Dependability (FI, reliability evaluation, safety, fault-tolerance algorithms, diagnosis)
Embedded systems need to deliver an acceptable level of service despite the occurrence of transient and permanent hardware faults, design faults, imprecise specifications, and accidental operational faults. A system must be resilient with respect to unanticipated behavior from the environment of the system or of subsystems. In case such unanticipated behavior occurs, the system should still exhibit some sensible behavior, and not be completely unpredictable. In particular, insufficient support exists for building reliable systems out of unreliable components.

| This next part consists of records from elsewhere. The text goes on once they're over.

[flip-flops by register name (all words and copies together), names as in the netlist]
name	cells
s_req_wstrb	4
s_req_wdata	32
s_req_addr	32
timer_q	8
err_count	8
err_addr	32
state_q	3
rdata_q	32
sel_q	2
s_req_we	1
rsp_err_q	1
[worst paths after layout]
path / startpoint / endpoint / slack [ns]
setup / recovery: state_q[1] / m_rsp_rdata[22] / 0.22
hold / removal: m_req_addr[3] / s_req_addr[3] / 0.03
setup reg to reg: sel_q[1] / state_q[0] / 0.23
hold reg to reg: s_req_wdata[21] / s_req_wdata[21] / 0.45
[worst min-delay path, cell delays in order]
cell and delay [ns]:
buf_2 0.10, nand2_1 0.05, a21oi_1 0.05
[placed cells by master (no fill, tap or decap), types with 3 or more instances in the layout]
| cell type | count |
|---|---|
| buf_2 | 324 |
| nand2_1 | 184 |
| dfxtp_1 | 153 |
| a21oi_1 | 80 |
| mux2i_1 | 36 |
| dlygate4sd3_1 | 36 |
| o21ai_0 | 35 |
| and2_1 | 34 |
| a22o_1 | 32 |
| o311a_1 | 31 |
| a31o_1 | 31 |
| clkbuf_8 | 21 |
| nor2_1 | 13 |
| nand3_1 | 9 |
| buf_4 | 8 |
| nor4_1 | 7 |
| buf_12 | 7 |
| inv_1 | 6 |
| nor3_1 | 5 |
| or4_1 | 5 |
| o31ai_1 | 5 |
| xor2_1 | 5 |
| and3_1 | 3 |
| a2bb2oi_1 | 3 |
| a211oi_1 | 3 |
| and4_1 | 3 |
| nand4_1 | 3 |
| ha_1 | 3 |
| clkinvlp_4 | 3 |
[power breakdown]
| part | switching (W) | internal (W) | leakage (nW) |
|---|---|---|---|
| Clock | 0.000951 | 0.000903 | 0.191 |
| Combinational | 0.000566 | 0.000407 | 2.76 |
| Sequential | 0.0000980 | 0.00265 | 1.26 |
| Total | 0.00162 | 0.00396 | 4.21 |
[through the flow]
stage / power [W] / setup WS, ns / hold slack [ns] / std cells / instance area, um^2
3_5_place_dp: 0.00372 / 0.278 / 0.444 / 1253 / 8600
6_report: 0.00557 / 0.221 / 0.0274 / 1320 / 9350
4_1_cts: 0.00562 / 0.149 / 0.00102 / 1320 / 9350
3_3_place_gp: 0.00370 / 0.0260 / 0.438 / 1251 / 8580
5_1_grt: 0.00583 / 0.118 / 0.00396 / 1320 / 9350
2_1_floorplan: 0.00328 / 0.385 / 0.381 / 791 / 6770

In particular, technologies are required for tackling the significant increase of transient failure rates, which results from trends in the semi-conductor industry, such as shrinking geometries, lower power voltages and higher frequencies.
The expertise includes:
Fault-tolerance techniques (e.g., error detection, fault isolation, fault masking, transformation of failure modes, agreement protocols for consistent distributed computing base, end-to-end reliability across heterogeneous networks)
Analytical dependability evaluation (e.g., formal verification using model checkers SAL and UPPAAL, reliability modeling using Mobius, ...)
Experimental evaluation using fault injection (e.g., network fault injection in TTEthernet, chip-level fault injection in FPGAs using dynamic partial reconfiguration, ...)